DATA RECORDS:
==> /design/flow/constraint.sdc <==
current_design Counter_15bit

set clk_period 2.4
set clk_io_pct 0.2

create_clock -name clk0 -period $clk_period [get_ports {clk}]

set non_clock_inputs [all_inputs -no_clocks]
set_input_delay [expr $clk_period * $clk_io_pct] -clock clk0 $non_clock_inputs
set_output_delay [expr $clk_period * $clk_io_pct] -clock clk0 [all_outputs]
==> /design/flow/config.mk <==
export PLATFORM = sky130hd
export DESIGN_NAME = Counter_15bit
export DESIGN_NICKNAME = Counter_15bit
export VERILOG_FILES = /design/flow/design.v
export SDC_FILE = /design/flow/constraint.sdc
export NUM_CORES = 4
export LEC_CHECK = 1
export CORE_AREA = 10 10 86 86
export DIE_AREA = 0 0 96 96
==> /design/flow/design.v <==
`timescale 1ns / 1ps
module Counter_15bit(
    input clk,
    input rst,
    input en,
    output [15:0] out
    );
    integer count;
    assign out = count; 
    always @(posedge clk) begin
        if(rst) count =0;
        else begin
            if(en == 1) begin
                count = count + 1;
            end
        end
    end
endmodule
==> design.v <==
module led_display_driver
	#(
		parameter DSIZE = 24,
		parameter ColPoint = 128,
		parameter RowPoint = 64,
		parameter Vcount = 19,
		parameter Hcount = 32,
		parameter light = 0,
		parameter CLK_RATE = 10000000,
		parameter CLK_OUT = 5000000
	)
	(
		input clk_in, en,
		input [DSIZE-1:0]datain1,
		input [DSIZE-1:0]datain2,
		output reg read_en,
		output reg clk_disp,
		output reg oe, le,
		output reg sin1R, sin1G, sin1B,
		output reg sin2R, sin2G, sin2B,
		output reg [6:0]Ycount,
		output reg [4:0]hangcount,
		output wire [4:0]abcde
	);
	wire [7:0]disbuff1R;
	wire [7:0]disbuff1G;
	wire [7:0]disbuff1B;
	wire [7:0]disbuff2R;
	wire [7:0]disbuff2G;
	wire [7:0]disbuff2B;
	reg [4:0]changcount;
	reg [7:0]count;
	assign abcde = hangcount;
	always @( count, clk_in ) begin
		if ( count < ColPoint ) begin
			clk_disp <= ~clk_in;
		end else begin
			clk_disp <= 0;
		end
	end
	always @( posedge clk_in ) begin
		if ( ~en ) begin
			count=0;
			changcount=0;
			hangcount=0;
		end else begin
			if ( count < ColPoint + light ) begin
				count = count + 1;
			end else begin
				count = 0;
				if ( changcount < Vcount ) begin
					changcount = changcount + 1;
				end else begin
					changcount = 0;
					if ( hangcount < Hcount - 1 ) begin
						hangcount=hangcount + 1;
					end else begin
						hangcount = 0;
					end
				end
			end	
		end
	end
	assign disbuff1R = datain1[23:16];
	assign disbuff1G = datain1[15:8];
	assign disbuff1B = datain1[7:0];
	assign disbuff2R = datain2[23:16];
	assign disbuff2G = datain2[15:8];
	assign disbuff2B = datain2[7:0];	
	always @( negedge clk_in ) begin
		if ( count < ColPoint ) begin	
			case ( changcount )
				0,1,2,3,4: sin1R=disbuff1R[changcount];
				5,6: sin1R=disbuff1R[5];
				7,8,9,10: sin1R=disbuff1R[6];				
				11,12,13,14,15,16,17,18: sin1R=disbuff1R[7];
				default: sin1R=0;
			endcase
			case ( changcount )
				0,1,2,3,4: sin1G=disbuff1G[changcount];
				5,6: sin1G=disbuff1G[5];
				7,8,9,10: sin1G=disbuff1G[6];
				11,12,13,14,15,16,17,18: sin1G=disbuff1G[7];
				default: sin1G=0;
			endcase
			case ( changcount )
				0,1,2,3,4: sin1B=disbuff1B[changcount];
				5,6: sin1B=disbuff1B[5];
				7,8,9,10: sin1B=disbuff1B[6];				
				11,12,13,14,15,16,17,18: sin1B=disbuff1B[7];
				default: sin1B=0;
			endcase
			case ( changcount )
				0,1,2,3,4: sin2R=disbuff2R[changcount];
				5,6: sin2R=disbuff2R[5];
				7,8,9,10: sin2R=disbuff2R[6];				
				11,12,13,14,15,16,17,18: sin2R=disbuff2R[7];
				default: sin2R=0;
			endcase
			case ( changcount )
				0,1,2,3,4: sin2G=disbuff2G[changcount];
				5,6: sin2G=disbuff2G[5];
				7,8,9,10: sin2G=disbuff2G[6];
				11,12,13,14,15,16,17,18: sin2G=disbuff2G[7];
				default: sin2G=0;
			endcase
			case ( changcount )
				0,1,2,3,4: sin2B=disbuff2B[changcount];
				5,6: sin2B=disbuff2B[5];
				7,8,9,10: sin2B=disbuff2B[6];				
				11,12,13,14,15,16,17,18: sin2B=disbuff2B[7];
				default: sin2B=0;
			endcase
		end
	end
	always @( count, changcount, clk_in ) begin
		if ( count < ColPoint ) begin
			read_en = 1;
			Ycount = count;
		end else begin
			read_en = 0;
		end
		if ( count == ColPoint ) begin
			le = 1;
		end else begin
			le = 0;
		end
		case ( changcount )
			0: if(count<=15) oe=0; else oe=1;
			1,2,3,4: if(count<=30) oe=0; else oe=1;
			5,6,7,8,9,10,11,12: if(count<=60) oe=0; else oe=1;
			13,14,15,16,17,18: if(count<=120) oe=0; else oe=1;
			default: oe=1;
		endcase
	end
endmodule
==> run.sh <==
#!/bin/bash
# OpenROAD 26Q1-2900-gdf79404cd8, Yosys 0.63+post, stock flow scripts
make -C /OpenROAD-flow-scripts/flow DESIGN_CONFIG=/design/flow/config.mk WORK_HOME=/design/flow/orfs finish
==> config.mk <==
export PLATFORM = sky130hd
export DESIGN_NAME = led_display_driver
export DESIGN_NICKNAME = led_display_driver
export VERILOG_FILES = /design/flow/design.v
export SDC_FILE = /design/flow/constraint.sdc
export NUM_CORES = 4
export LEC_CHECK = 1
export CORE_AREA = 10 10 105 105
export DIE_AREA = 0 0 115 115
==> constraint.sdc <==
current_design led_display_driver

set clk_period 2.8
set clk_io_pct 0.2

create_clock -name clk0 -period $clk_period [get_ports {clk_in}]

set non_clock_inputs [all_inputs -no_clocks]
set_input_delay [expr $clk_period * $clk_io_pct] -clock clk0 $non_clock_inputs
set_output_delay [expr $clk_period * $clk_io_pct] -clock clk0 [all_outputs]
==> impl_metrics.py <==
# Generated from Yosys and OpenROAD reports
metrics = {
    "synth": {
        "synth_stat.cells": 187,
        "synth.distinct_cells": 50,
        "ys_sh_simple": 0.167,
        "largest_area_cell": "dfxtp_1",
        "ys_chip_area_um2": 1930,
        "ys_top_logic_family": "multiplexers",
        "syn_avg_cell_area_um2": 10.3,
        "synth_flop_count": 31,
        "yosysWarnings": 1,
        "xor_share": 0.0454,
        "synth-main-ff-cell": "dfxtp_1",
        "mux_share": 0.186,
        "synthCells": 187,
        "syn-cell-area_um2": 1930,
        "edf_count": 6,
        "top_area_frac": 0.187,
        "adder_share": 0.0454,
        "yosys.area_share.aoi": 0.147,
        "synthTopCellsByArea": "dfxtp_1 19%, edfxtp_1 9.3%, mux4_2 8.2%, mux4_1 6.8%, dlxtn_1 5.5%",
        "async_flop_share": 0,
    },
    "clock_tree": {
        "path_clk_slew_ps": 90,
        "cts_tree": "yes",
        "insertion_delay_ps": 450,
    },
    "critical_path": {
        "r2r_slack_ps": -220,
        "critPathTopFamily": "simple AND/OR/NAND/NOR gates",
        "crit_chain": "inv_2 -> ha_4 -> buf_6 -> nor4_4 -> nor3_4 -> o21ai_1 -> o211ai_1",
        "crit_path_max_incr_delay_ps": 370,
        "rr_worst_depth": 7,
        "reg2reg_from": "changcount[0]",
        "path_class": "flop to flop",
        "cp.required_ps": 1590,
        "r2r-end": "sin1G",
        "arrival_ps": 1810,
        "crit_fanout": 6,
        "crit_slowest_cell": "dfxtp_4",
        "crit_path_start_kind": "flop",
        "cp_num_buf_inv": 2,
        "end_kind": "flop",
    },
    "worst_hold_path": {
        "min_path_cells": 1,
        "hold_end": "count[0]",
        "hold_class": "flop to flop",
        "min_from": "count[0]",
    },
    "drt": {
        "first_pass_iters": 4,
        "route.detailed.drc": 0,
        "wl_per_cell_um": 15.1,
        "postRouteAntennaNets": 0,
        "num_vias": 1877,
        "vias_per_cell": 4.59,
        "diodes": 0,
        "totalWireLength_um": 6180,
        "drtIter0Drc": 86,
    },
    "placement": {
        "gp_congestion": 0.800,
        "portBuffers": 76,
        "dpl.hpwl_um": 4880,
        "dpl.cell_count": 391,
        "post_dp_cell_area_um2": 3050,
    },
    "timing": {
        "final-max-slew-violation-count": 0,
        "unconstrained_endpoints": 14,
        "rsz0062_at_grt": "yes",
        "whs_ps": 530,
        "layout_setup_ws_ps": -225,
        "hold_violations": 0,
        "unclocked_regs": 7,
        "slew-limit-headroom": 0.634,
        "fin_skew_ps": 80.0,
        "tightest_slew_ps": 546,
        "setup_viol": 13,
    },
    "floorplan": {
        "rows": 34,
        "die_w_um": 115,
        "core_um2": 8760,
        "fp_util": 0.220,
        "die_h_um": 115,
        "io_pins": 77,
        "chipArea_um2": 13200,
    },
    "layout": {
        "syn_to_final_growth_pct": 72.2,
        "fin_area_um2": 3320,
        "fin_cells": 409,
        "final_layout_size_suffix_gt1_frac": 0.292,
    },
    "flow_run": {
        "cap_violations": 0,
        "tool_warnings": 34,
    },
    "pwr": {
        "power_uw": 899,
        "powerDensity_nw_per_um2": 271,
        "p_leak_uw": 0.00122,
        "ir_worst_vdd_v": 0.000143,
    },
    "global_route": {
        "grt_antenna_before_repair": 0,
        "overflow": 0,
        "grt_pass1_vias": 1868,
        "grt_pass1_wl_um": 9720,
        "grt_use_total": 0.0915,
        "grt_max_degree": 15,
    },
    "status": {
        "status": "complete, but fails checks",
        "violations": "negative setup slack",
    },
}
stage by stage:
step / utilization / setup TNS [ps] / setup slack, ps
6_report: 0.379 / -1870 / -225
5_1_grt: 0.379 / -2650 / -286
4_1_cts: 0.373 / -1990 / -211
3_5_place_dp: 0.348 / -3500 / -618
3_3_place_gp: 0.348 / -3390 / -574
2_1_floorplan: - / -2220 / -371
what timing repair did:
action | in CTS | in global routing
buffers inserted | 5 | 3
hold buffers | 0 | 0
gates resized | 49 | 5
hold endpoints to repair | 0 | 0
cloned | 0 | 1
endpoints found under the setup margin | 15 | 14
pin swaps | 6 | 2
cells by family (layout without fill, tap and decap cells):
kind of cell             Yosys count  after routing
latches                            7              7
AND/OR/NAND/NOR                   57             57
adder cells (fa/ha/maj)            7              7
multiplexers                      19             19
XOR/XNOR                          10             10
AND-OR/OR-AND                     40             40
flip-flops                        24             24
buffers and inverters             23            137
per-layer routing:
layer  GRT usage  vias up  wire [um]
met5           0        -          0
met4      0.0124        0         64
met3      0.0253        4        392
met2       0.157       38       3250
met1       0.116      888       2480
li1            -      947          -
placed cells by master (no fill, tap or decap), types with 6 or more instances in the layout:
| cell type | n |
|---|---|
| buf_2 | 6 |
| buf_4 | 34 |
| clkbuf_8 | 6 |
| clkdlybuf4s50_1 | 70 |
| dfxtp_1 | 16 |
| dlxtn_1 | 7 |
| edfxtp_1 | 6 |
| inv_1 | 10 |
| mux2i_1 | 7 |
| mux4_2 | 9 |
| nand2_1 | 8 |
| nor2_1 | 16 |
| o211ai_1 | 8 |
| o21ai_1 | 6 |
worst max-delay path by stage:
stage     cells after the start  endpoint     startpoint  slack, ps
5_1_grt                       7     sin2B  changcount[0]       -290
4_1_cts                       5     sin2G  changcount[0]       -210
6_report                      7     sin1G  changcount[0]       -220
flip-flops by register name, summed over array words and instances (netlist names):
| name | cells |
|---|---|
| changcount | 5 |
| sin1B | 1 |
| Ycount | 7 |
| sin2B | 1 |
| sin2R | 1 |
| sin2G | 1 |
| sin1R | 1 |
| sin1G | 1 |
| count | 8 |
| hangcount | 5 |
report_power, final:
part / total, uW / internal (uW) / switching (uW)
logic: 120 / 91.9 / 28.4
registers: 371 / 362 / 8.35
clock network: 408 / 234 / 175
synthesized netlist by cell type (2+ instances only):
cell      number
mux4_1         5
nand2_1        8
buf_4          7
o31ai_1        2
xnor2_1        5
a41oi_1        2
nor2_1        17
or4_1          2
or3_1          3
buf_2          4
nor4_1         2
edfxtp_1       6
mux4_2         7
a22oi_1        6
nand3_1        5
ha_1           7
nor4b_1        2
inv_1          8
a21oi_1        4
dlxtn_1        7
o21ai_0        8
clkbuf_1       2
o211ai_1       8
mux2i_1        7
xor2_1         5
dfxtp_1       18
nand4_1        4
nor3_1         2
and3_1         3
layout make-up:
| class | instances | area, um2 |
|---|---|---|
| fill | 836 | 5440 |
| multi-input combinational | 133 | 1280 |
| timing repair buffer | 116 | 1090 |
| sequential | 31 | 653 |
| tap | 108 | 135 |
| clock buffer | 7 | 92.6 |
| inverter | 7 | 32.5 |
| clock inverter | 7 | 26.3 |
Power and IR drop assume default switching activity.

TASK PROMPT:
Say how many lines of the records include the string "Hcount"; the number alone is enough.

FINISHED EXERCISE:
2